* _GOAL OF THE EXERCISE_: Scan the data, and whenever a line contains "held", copy it.

Data records
File: src/rtl/btn_event_ctrl_pkg.sv
// Shared event codes and per-button hold FSM state encoding for the button event controller.
package btn_event_ctrl_pkg;

    typedef enum logic [1:0] {
        ST_IDLE = 2'd0,
        ST_DOWN = 2'd1,
        ST_RPT  = 2'd2
    } state_e;

    localparam logic [1:0] EV_PRESS   = 2'd0;
    localparam logic [1:0] EV_LONG    = 2'd1;
    localparam logic [1:0] EV_REPEAT  = 2'd2;
    localparam logic [1:0] EV_RELEASE = 2'd3;

endpackage

File: src/rtl/btn_event_ctrl_hold_fsm.sv
// Per-button hold timing: edge detect, IDLE/DOWN/RPT FSM with shared counter,
// and a single-entry pending slot that records a sticky overflow on drops.
module btn_hold_fsm
    import btn_event_ctrl_pkg::*;
#(
    parameter int LONG_CYC = 13500000,
    parameter int REP_CYC  = 2700000,
    parameter int CNT_BITS = 24
) (
    input  logic       clk,
    input  logic       reset,
    input  logic       btn,
    input  logic       grant,
    output logic       pend_valid,
    output logic [1:0] pend_type,
    output logic       held,
    output logic       overflow
);

    localparam logic [CNT_BITS-1:0] LONG_TC = CNT_BITS'(LONG_CYC - 1);
    localparam logic [CNT_BITS-1:0] REP_TC  = CNT_BITS'(REP_CYC - 1);
    localparam logic [CNT_BITS-1:0] CNT_ONE = CNT_BITS'(1);

    logic                prev_q;
    state_e              state_q, state_d;
    logic [CNT_BITS-1:0] count_q, count_d;
    logic                pend_valid_q, pend_valid_d;
    logic [1:0]          pend_type_q, pend_type_d;
    logic                overflow_q, overflow_d;
    logic                rise_s, fall_s, emit_s;
    logic [1:0]          emit_type_s;

    assign rise_s = btn & ~prev_q;
    assign fall_s = ~btn & prev_q;

    // Hold FSM: a fall always beats a coincident terminal count.
    always_comb begin
        state_d     = state_q;
        count_d     = count_q;
        emit_s      = 1'b0;
        emit_type_s = EV_PRESS;
        case (state_q)
            ST_IDLE: begin
                if (rise_s) begin
                    emit_s      = 1'b1;
                    emit_type_s = EV_PRESS;
                    count_d     = '0;
                    state_d     = ST_DOWN;
                end else begin
                    count_d = count_q;
                end
            end
            ST_DOWN: begin
                if (fall_s) begin
                    emit_s      = 1'b1;
                    emit_type_s = EV_RELEASE;
                    state_d     = ST_IDLE;
                end else if (count_q == LONG_TC) begin
                    emit_s      = 1'b1;
                    emit_type_s = EV_LONG;
                    count_d     = '0;
                    state_d     = ST_RPT;
                end else begin
                    count_d = count_q + CNT_ONE;
                end
            end
            ST_RPT: begin
                if (fall_s) begin
                    emit_s      = 1'b1;
                    emit_type_s = EV_RELEASE;
                    state_d     = ST_IDLE;
                end else if (count_q == REP_TC) begin
                    emit_s      = 1'b1;
                    emit_type_s = EV_REPEAT;
                    count_d     = '0;
                end else begin
                    count_d = count_q + CNT_ONE;
                end
            end
            default: begin
                state_d = ST_IDLE;
                count_d = '0;
            end
        endcase
    end

    // Pending slot: a grant in the same cycle frees room for the new event.
    always_comb begin
        pend_valid_d = pend_valid_q;
        pend_type_d  = pend_type_q;
        overflow_d   = overflow_q;
        if (emit_s) begin
            if (pend_valid_q && !grant) begin
                overflow_d = 1'b1;
            end else begin
                pend_valid_d = 1'b1;
                pend_type_d  = emit_type_s;
            end
        end else if (grant) begin
            pend_valid_d = 1'b0;
        end else begin
            pend_valid_d = pend_valid_q;
        end
    end

    // State registers; prev samples the live level on reset so a held button stays silent.
    always_ff @(posedge clk) begin
        if (reset) begin
            prev_q       <= btn;
            state_q      <= ST_IDLE;
            count_q      <= '0;
            pend_valid_q <= 1'b0;
            pend_type_q  <= EV_PRESS;
            overflow_q   <= 1'b0;
        end else begin
            prev_q       <= btn;
            state_q      <= state_d;
            count_q      <= count_d;
            pend_valid_q <= pend_valid_d;
            pend_type_q  <= pend_type_d;
            overflow_q   <= overflow_d;
        end
    end

    assign pend_valid = pend_valid_q;
    assign pend_type  = pend_type_q;
    assign held       = (state_q != ST_IDLE);
    assign overflow   = overflow_q;

endmodule

File: src/rtl/btn_event_ctrl.sv
// Button event controller top: one hold FSM per button, round-robin arbiter
// and a valid/ready output register carrying (button, event type).
module btn_event_ctrl
    import btn_event_ctrl_pkg::*;
#(
    parameter int NBTN     = 4,
    parameter int IDW      = 2,
    parameter int LONG_CYC = 13500000,
    parameter int REP_CYC  = 2700000,
    parameter int CNT_BITS = 24
) (
    input  logic            clk,
    input  logic            reset,
    input  logic [NBTN-1:0] btn_clean,
    output logic            ev_valid,
    input  logic            ev_ready,
    output logic [IDW-1:0]  ev_btn,
    output logic [1:0]      ev_type,
    output logic [NBTN-1:0] held,
    output logic [NBTN-1:0] overflow
);

    logic [NBTN-1:0] pend_valid_s;
    logic [1:0]      pend_type_s [NBTN];
    logic [NBTN-1:0] grant_s;
    logic [IDW-1:0]  grant_idx_s, idx_s;
    logic            found_s, load_s;
    logic [IDW-1:0]  rr_q, rr_d;
    logic            ev_valid_q, ev_valid_d;
    logic [IDW-1:0]  ev_btn_q, ev_btn_d;
    logic [1:0]      ev_type_q, ev_type_d;

    for (genvar g = 0; g < NBTN; g++) begin : g_btn
        btn_hold_fsm #(
            .LONG_CYC (LONG_CYC),
            .REP_CYC  (REP_CYC),
            .CNT_BITS (CNT_BITS)
        ) u_fsm (
            .clk        (clk),
            .reset      (reset),
            .btn        (btn_clean[g]),
            .grant      (grant_s[g]),
            .pend_valid (pend_valid_s[g]),
            .pend_type  (pend_type_s[g]),
            .held       (held[g]),
            .overflow   (overflow[g])
        );
    end

    // Round-robin search: first valid slot at or after rr, wrapping.
    always_comb begin
        found_s     = 1'b0;
        grant_idx_s = '0;
        idx_s       = '0;
        for (int k = 0; k < NBTN; k++) begin
            idx_s = IDW'((int'(rr_q) + k) % NBTN);
            if (!found_s && pend_valid_s[idx_s]) begin
                found_s     = 1'b1;
                grant_idx_s = idx_s;
            end else begin
                found_s = found_s;
            end
        end
        load_s  = (!ev_valid_q || ev_ready) && found_s;
        grant_s = '0;
        if (load_s) begin
            grant_s[grant_idx_s] = 1'b1;
        end else begin
            grant_s = '0;
        end
    end

    // Output register: load on free/accepted output, otherwise hold or drain.
    always_comb begin
        ev_valid_d = ev_valid_q;
        ev_btn_d   = ev_btn_q;
        ev_type_d  = ev_type_q;
        rr_d       = rr_q;
        if (load_s) begin
            ev_valid_d = 1'b1;
            ev_btn_d   = grant_idx_s;
            ev_type_d  = pend_type_s[grant_idx_s];
            rr_d       = IDW'((int'(grant_idx_s) + 1) % NBTN);
        end else if (ev_ready) begin
            ev_valid_d = 1'b0;
        end else begin
            ev_valid_d = ev_valid_q;
        end
    end

    // Arbiter pointer and output registers.
    always_ff @(posedge clk) begin
        if (reset) begin
            rr_q       <= '0;
            ev_valid_q <= 1'b0;
            ev_btn_q   <= '0;
            ev_type_q  <= EV_PRESS;
        end else begin
            rr_q       <= rr_d;
            ev_valid_q <= ev_valid_d;
            ev_btn_q   <= ev_btn_d;
            ev_type_q  <= ev_type_d;
        end
    end

    assign ev_valid = ev_valid_q;
    assign ev_btn   = ev_btn_q;
    assign ev_type  = ev_type_q;

endmodule
File: config.mk
export PLATFORM = sky130hd
export DESIGN_NAME = btn_event_ctrl
export DESIGN_NICKNAME = d
export VERILOG_FILES = /design/src/rtl/btn_event_ctrl_pkg.sv /design/src/rtl/btn_event_ctrl_hold_fsm.sv /design/src/rtl/btn_event_ctrl.sv
export SDC_FILE = /design/constraint.sdc
export NUM_CORES = 1
export LEC_CHECK = 0
export ABC_CLOCK_PERIOD_IN_PS = 2100
export BUFFER_PORTS_ARGS = -buffer_cell sky130_fd_sc_hd__buf_2
export CAP_MARGIN = 15
export CORE_UTILIZATION = 50
export CTS_CLUSTER_SIZE = 24
export DETAILED_ROUTE_END_ITERATION = 8
export PLACE_DENSITY = 0.69
export SETUP_SLACK_MARGIN = 0.15
export SLEW_MARGIN = 20
export SYNTH_ARGS = -nofsm -noshare
export SYNTH_HDL_FRONTEND = slang
export SYNTH_HIERARCHICAL = 1
export SYNTH_SLANG_ARGS = --single-unit
File: constraint.sdc
create_clock -name clk -period 2.1 [get_ports clk]
set_input_delay 0.63 -clock clk [delete_from_list [all_inputs] [get_ports clk]]
set_output_delay 0.63 -clock clk [all_outputs]
set_load 0.01 [all_outputs]
==> run_summary.xml <==
<?xml version="1.0" encoding="UTF-8"?>
<metrics>
  <group name="run_status">
    <metric name="run_status" unit="">finished, final reports clean</metric>
  </group>
  <group name="routing">
    <metric name="drc_violation_count_after_routing" unit="">0</metric>
    <metric name="first_pass_iters" unit="">6</metric>
    <metric name="met3_length" unit="microns">707</metric>
    <metric name="via_per_inst" unit="">5.63</metric>
    <metric name="routedLengthMet1" unit="mm">8.45</metric>
    <metric name="uppermost_metal_layer_occupied_by_signal_nets" unit="">met4</metric>
    <metric name="drt-initial-drc-count" unit="">439</metric>
    <metric name="remaining_number_of_nets_flagged_by_the_antenna_check_after_routing" unit="">0</metric>
    <metric name="routed_wire_length" unit="mm">18.7</metric>
    <metric name="wl_met2" unit="mm">9.24</metric>
    <metric name="detail_route.wl_per_cell" unit="microns">15.6</metric>
    <metric name="via_count_of_the_routed_design" unit="">6728</metric>
  </group>
  <group name="floorplanning">
    <metric name="die_width" unit="microns">124</metric>
    <metric name="design.die.area" unit="sq mm">0.0153</metric>
    <metric name="fp.coreArea" unit="sq mm">0.0145</metric>
    <metric name="die_height" unit="microns">124</metric>
    <metric name="floorplan.initialDensity" unit="%">51.1</metric>
    <metric name="io_pins" unit="">20</metric>
    <metric name="core.rowCount" unit="">44</metric>
  </group>
  <group name="synth">
    <metric name="synth_cells" unit="">866</metric>
    <metric name="synth.yosys.seq_area_share" unit="%">35.5</metric>
    <metric name="ys_async_sr_fraction" unit="%">0</metric>
    <metric name="post_synth_num_cell_types" unit="">67</metric>
    <metric name="mappedNetlistNets" unit="">893</metric>
    <metric name="dominantRegCellSynth" unit="">sky130_fd_sc_hd__dfxtp_1</metric>
    <metric name="mappedNetlistArea" unit="sq mm">0.00739</metric>
    <metric name="synth_enable_flop_cells" unit="">0</metric>
    <metric name="yosysWarningCount" unit="">6</metric>
    <metric name="yosys_register_bits" unit="">131</metric>
    <metric name="synthesis.area_per_instance" unit="sq um">8.54</metric>
  </group>
  <group name="sta">
    <metric name="clock_skew" unit="ps">7.64</metric>
    <metric name="final-max-slew-violation-count" unit="">0</metric>
    <metric name="worst_pin_slew" unit="ps">609</metric>
    <metric name="grt_setup_unrepaired" unit="">true</metric>
    <metric name="hold-worst-slack" unit="ps">351</metric>
    <metric name="final.min_clock_period" unit="ps">2040</metric>
    <metric name="post-route-period-util" unit="%">97.0</metric>
    <metric name="timing.max_slew.rel_slack" unit="%">59.0</metric>
    <metric name="setup_violations" unit="">0</metric>
    <metric name="timing.fmax" unit="MHz">491</metric>
    <metric name="final_hold_viol_count" unit="">0</metric>
  </group>
  <group name="global_route">
    <metric name="grt_remaining_overflow" unit="">0</metric>
    <metric name="grt_pass1_vias" unit="">6197</metric>
    <metric name="grt_antenna_before_repair" unit="">0</metric>
    <metric name="grt_pass1_wl" unit="mm">28.5</metric>
    <metric name="global_route.usage.total" unit="%">23.4</metric>
    <metric name="largest_net_degree_at_the_start_of_global_routing" unit="">26</metric>
  </group>
  <group name="placement">
    <metric name="place.port_buffers" unit="">19</metric>
    <metric name="gp_congestion" unit="">0.860</metric>
    <metric name="placed_cell_areas" unit="sq mm">0.00823</metric>
    <metric name="post-dp-hpwl" unit="mm">11.2</metric>
  </group>
  <group name="clock_tree">
    <metric name="cts-root-buf" unit="">sky130_fd_sc_hd__clkbuf_16</metric>
    <metric name="clock_buffers_created_by_tritoncts" unit="">17</metric>
    <metric name="hold_buffers" unit="">0</metric>
    <metric name="clock_tree.htree_level_count" unit="">4</metric>
    <metric name="clock_path_buffers" unit="">2</metric>
    <metric name="clkLatencyLatePin" unit="ps">420</metric>
    <metric name="tritoncts" unit="">done</metric>
    <metric name="cts.sink_count" unit="">131</metric>
    <metric name="clk_transition_reported_paths" unit="ps">60</metric>
  </group>
  <group name="setup_path">
    <metric name="timing.critical_path.arrival" unit="ps">2340</metric>
    <metric name="critical_path_peak_fanout" unit="">3</metric>
    <metric name="r2r.worst_path.cells" unit="">6</metric>
    <metric name="required_time_at_the_worst_slack_endpoint" unit="ps">2400</metric>
    <metric name="critPathKind" unit="">flip-flop to flip-flop</metric>
    <metric name="worst_setup_path_end_kind" unit="">flip-flop</metric>
    <metric name="setup.worst_path.start_class" unit="">flip-flop</metric>
  </group>
  <group name="power_and_ir_drop">
    <metric name="power.total" unit="uW">6570</metric>
    <metric name="power.ir.vdd_worst" unit="mV">0.660</metric>
    <metric name="total_leakage_power" unit="uW">0.00362</metric>
    <metric name="cellPowerDensity" unit="mW/mm^2">652</metric>
  </group>
  <group name="hold_path">
    <metric name="timing.hold.worst.class" unit="">input pin to flip-flop</metric>
    <metric name="number_of_cells_on_the_worst_hold_path" unit="">1</metric>
  </group>
  <group name="cells_and_area">
    <metric name="antenna_cells" unit="">0</metric>
    <metric name="fill_cells" unit="">1102</metric>
    <metric name="area.sequential" unit="sq mm">0.00267</metric>
    <metric name="finalNetCount" unit="">1027</metric>
    <metric name="layout_cell_share_with_drive_strength_beyond_1" unit="%">33.7</metric>
    <metric name="final_cell_mix" unit="">109 x sky130_fd_sc_hd__dfxtp_1, 102 x sky130_fd_sc_hd__buf_4, 94 x sky130_fd_sc_hd__nor2_1, 68 x sky130_fd_sc_hd__nand2_1, 63 x sky130_fd_sc_hd__xor2_1</metric>
    <metric name="synthToLayoutAreaGrowth" unit="%">36.2</metric>
    <metric name="multi_input_area" unit="sq mm">0.00515</metric>
    <metric name="final_cell_area" unit="sq mm">0.0101</metric>
    <metric name="most_common_library_cell_in_the_layout_ignoring_fill_and_taps" unit="">sky130_fd_sc_hd__dfxtp_1</metric>
  </group>
  <group name="flow_run">
    <metric name="maxCapViolations" unit="">0</metric>
  </group>
</metrics>
per-layer routing:
layer	up-vias	track usage, %
li1	3338	-
met1	3231	30.4
met2	134	38.5
met3	25	5.31
met4	0	6.63
met5	-	0
metrics by stage:
stage | worst slack (ps) | utilization [%] | setup TNS (ps) | cells
floorplan | 146 | - | 0 | 866
global placement | 61.7 | 56.8 | 0 | 1112
detailed placement | 39.1 | 56.8 | 0 | 1112
CTS | 98.9 | 64.3 | 0 | 1172
global route | -25.4 | 69.5 | -60.2 | 1196
finish | 62.8 | 69.5 | 0 | 1196
area by class of cell:
type	count	share of cell area, %
Clock inverter	9	1.27
Timing Repair Buffer	146	12.6
Multi-Input combinational cell	669	51.1
Tap cell	184	2.29
Clock buffer	22	4.81
Sequential cell	131	26.5
Inverter	35	1.35
Yosys cell counts, types with 5 or more instances:
cell type / number / area share [%]
sky130_fd_sc_hd__ha_1: 20 / 3.4
sky130_fd_sc_hd__o211ai_1: 11 / 1.1
sky130_fd_sc_hd__a22o_1: 6 / 0.71
sky130_fd_sc_hd__nand3b_1: 9 / 0.91
sky130_fd_sc_hd__xnor2_1: 17 / 2.0
sky130_fd_sc_hd__o2bb2ai_1: 5 / 0.59
sky130_fd_sc_hd__nand4_1: 25 / 2.1
sky130_fd_sc_hd__nand4bb_1: 7 / 1.1
sky130_fd_sc_hd__dfxtp_1: 131 / 35
sky130_fd_sc_hd__a21oi_2: 5 / 0.59
sky130_fd_sc_hd__a21oi_1: 41 / 2.8
sky130_fd_sc_hd__a31oi_1: 7 / 0.59
sky130_fd_sc_hd__nor3_1: 13 / 0.88
sky130_fd_sc_hd__nor2b_1: 11 / 0.93
sky130_fd_sc_hd__buf_2: 8 / 0.54
sky130_fd_sc_hd__o21ai_0: 20 / 1.4
sky130_fd_sc_hd__clkbuf_1: 14 / 0.71
sky130_fd_sc_hd__nor2_1: 122 / 6.2
sky130_fd_sc_hd__nand3_1: 44 / 3.0
sky130_fd_sc_hd__and3_1: 11 / 0.93
sky130_fd_sc_hd__buf_6: 8 / 1.2
sky130_fd_sc_hd__nand4b_1: 12 / 1.4
sky130_fd_sc_hd__xor2_1: 68 / 8.1
sky130_fd_sc_hd__or4_1: 9 / 0.91
sky130_fd_sc_hd__inv_1: 35 / 1.8
sky130_fd_sc_hd__mux2i_1: 14 / 1.9
sky130_fd_sc_hd__nand2b_1: 17 / 1.4
sky130_fd_sc_hd__and2_1: 7 / 0.59
sky130_fd_sc_hd__nand2_1: 70 / 3.6
sky130_fd_sc_hd__or3_1: 5 / 0.42
sky130_fd_sc_hd__nor4_1: 10 / 0.85
registers in the layout, summed over array words and instances (netlist names):
| name | count |
|---|---|
| g_btn.u_fsm/pend_type | 8 |
| ev_btn | 2 |
| g_btn.u_fsm/state_q | 8 |
| g_btn.u_fsm/pend_valid | 4 |
| ev_valid | 1 |
| g_btn.u_fsm/overflow | 4 |
| ev_type | 2 |
| g_btn.u_fsm/prev_q | 4 |
| g_btn.u_fsm/count_q | 96 |
| rr_q | 2 |
worst max-delay path, cell delays in order (launching register included):
cell and delay [ps]:
sky130_fd_sc_hd__dfxtp_2 320, sky130_fd_sc_hd__or4b_4 550, sky130_fd_sc_hd__nor4_4 240, sky130_fd_sc_hd__buf_4 160, sky130_fd_sc_hd__a22o_1 170, sky130_fd_sc_hd__o211ai_1 160, sky130_fd_sc_hd__mux2_4 320
final timing paths:
path	startpoint	end	slack [ps]
setup reg to reg	g_btn[2].u_fsm/count_q[22]	g_btn[2].u_fsm/pend_type[0]	60
setup / recovery	g_btn[2].u_fsm/count_q[22]	g_btn[2].u_fsm/pend_type[0]	60
hold / removal	btn_clean[0]	g_btn[0].u_fsm/prev_q	350
hold reg to reg	g_btn[1].u_fsm/overflow	g_btn[1].u_fsm/overflow	450
what timing repair did:
| item | CTS | global route |
|---|---|---|
| endpoints found under the setup margin | 108 | 114 |
| pin swaps | 28 | 59 |
| buffers inserted | 26 | 20 |
| cloned | 3 | 4 |
| endpoints found under the hold margin | 0 | 0 |
| resized for setup | 49 | 121 |
logic make-up after synthesis:
group | Yosys count | synth area share [%]
AO/OA/AOI/OAI | 141 | 14.4
flip-flops | 131 | 35.5
buffers and inverters | 66 | 4.35
AND/OR/NAND/NOR | 405 | 29.8
multiplexers | 18 | 2.50
adder cells (fa/ha/maj) | 20 | 3.38
XOR/XNOR | 85 | 10.1
where the power goes:
| part | total (uW) | internal (uW) | switching, uW |
|---|---|---|---|
| Combinational | 889 | 424 | 464 |
| Sequential | 2610 | 2540 | 73.7 |
| Clock | 3070 | 1980 | 1090 |
| Total | 6570 | 4940 | 1620 |
Note: power is estimated with default switching activity, not from simulation.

* _SOLUTION FOR THIS TASK_:
    output logic       held,
    // State registers; prev samples the live level on reset so a held button stays silent.
    assign held       = (state_q != ST_IDLE);
    output logic [NBTN-1:0] held,
            .held       (held[g]),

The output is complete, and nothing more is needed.